ACTIVITY -> Produce a verbatim copy of the entries listed below.

STUDY MATERIAL ->
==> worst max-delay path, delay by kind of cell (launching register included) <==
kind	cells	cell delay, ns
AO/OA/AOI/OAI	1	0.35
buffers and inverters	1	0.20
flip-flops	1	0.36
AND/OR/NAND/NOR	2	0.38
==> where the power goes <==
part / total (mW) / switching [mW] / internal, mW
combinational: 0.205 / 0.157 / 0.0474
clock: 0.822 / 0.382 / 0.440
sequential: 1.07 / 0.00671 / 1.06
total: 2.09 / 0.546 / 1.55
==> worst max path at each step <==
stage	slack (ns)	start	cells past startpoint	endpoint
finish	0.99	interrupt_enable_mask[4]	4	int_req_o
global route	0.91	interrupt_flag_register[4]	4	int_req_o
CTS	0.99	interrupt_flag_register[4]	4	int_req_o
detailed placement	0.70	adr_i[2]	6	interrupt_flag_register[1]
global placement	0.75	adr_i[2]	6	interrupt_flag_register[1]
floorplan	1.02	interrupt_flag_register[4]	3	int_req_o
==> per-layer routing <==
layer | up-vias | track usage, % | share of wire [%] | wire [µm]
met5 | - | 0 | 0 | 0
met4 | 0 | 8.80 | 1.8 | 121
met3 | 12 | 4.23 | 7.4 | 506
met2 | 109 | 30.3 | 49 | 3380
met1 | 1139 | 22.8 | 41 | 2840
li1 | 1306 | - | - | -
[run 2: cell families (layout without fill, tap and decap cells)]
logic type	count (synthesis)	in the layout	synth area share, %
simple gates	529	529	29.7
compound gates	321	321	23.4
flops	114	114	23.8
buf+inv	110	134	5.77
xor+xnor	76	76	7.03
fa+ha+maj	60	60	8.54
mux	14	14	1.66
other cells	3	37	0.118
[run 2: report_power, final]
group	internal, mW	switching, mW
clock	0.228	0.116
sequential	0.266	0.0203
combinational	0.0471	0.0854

EXERCISE RESPONSE ->
==> worst max-delay path, delay by kind of cell (launching register included) <==
kind	cells	cell delay, ns
AO/OA/AOI/OAI	1	0.35
buffers and inverters	1	0.20
flip-flops	1	0.36
AND/OR/NAND/NOR	2	0.38
==> where the power goes <==
part / total (mW) / switching [mW] / internal, mW
combinational: 0.205 / 0.157 / 0.0474
clock: 0.822 / 0.382 / 0.440
sequential: 1.07 / 0.00671 / 1.06
total: 2.09 / 0.546 / 1.55
==> worst max path at each step <==
stage	slack (ns)	start	cells past startpoint	endpoint
finish	0.99	interrupt_enable_mask[4]	4	int_req_o
global route	0.91	interrupt_flag_register[4]	4	int_req_o
CTS	0.99	interrupt_flag_register[4]	4	int_req_o
detailed placement	0.70	adr_i[2]	6	interrupt_flag_register[1]
global placement	0.75	adr_i[2]	6	interrupt_flag_register[1]
floorplan	1.02	interrupt_flag_register[4]	3	int_req_o
==> per-layer routing <==
layer | up-vias | track usage, % | share of wire [%] | wire [µm]
met5 | - | 0 | 0 | 0
met4 | 0 | 8.80 | 1.8 | 121
met3 | 12 | 4.23 | 7.4 | 506
met2 | 109 | 30.3 | 49 | 3380
met1 | 1139 | 22.8 | 41 | 2840
li1 | 1306 | - | - | -
[run 2: cell families (layout without fill, tap and decap cells)]
logic type	count (synthesis)	in the layout	synth area share, %
simple gates	529	529	29.7
compound gates	321	321	23.4
flops	114	114	23.8
buf+inv	110	134	5.77
xor+xnor	76	76	7.03
fa+ha+maj	60	60	8.54
mux	14	14	1.66
other cells	3	37	0.118
[run 2: report_power, final]
group	internal, mW	switching, mW
clock	0.228	0.116
sequential	0.266	0.0203
combinational	0.0471	0.0854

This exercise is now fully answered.